A full non-hydrostatic numerical model was used to simulate the solitary wave over a flat bottom. The simulated solitary wave profiles with different wave heights were validated by theoretical analysis. The calculated viscous wave damping over a flat bottom was compared with an analytical formula. In the bottom boundary layer, the fluid viscous effects and turbulent characteristics are important compared to flows in the outer domain where the potential flow is commonly adopted ignoring viscosity. The present work contributed to highlight the flow structures and hydrodynamic characteristics within the very thin boundary layer where the sedimentation is vigorous.
There are numerous studies on the solitary wave using analytical method (Peregrine, 1967; Grimshaw, 1970, 1971). The potential flow theory is significantly popular in dealing with wave dynamics, in which the viscous effect has been ignored. Although the analytical method is successful in predicting the wave profile, the shear stress on solid wall and the wave damping cannot be successfully calculated. However, the shear stress on bottom or solid wall (e.g. a bridge pier), is critical to determine the dynamic forces. For sand bed deposition or erosion, it is very important how to accurately calculate the shear stress on the bottom.
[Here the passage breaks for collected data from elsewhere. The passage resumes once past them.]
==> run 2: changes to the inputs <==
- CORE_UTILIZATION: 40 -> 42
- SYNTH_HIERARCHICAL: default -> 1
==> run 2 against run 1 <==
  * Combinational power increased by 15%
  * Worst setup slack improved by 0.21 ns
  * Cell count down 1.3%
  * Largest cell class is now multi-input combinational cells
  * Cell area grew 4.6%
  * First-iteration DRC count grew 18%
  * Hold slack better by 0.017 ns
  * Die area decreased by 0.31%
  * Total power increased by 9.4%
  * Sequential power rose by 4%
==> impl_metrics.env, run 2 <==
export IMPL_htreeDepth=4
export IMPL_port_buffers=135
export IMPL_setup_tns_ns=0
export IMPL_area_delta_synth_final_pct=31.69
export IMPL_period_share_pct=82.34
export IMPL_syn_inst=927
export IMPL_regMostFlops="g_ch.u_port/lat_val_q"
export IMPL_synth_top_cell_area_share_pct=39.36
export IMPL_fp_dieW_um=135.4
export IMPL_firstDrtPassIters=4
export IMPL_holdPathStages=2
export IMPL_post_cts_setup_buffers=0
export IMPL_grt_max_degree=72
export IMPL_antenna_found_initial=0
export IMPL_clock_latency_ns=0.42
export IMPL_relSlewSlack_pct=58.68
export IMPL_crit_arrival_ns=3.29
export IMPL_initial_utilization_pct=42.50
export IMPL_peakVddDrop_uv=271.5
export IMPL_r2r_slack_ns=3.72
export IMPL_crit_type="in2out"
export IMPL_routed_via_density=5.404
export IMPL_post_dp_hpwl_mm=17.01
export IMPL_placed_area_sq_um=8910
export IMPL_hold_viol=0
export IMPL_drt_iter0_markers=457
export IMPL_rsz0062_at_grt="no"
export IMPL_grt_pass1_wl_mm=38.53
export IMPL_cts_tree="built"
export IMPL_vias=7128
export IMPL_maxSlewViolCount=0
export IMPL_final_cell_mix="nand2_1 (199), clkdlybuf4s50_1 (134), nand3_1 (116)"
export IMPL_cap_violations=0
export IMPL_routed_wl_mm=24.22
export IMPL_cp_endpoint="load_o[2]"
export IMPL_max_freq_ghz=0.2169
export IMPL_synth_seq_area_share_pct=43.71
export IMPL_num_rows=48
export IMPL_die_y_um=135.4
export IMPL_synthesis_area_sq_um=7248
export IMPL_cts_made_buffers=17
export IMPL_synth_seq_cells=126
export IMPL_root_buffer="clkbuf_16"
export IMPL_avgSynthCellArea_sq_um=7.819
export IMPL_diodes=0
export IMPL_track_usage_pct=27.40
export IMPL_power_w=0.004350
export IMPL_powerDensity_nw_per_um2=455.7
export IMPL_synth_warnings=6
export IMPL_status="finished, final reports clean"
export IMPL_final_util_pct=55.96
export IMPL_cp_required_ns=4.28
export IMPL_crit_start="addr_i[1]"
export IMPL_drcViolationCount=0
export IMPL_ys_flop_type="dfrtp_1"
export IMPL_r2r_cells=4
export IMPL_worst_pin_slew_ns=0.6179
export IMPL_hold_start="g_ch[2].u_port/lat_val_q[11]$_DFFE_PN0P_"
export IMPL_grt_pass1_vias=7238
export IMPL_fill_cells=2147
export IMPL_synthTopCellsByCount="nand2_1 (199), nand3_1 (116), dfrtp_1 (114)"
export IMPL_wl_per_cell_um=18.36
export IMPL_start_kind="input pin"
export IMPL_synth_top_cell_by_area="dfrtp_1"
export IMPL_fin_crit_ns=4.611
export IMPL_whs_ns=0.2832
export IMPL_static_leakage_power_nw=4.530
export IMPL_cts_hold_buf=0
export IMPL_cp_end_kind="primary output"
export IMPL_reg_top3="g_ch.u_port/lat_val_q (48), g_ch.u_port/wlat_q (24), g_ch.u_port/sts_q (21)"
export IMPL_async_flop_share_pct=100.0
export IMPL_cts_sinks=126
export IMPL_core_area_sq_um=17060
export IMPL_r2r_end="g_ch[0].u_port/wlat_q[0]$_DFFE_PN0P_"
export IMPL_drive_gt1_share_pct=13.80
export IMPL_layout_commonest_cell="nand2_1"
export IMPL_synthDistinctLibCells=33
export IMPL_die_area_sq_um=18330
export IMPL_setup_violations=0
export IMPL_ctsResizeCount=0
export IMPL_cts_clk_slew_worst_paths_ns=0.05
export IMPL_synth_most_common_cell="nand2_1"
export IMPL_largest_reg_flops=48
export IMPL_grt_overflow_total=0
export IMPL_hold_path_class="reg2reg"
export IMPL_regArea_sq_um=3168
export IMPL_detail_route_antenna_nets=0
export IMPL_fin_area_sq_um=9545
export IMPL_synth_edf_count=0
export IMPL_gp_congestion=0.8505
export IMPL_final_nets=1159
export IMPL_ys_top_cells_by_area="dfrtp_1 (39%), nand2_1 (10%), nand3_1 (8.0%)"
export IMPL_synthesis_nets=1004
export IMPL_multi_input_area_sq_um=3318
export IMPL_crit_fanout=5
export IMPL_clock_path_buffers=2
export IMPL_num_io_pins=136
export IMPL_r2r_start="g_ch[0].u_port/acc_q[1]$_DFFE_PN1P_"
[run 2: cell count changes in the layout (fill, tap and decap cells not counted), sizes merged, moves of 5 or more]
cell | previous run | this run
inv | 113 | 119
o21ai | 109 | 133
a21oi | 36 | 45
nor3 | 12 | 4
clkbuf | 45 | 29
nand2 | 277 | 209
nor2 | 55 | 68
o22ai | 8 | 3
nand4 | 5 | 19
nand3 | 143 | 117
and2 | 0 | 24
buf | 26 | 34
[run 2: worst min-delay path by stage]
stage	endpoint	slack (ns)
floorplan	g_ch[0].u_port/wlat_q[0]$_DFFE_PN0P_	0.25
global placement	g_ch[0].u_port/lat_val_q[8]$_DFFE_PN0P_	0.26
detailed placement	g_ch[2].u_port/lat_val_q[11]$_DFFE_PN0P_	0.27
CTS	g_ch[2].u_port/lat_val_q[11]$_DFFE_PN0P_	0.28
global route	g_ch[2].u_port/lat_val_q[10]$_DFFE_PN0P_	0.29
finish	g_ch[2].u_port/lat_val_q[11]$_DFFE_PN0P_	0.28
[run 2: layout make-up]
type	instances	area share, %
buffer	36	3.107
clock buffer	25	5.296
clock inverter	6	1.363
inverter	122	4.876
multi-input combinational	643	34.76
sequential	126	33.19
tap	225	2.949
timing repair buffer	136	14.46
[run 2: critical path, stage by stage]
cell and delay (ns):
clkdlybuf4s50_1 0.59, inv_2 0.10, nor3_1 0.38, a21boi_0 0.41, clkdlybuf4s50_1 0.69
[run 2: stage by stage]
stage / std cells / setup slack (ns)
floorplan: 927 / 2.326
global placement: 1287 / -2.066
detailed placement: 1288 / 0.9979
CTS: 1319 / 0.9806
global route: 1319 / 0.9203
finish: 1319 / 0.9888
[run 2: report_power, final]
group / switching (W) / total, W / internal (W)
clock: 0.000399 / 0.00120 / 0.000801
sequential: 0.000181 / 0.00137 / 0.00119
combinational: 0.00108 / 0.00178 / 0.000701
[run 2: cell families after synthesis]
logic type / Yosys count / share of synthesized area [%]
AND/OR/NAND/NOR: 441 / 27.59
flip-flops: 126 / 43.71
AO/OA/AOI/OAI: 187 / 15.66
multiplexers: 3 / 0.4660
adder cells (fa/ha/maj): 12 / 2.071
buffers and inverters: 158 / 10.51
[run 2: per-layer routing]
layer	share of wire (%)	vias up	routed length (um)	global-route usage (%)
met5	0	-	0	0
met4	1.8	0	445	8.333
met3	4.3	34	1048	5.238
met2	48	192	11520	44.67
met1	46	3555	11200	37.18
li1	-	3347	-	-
In order to consider the viscous effects on solitary wave propagation, Liu and Orfila (2004) and Liu et al. (2006) proposed a method considering the viscous effects by integrating the wall boundary layer flow, and developed depth-averaged Boussinesq-type equations. Compared to a fully three-dimensional Navier-Stokes equation model, the Boussinesq equation model is efficient and economical in computational costs, but lower accurate because of some simplification. Numerical models based on Navier-Stokes equation are much more accurate, but unaffordable for large scale flow simulation using free surface capturing scheme, for example VOF method. In the decades, a three-dimensional non-hydrostatic model is extended from the shallow water equation (SWE). The non-hydrostatic model has been used to simulate the dispersive waves.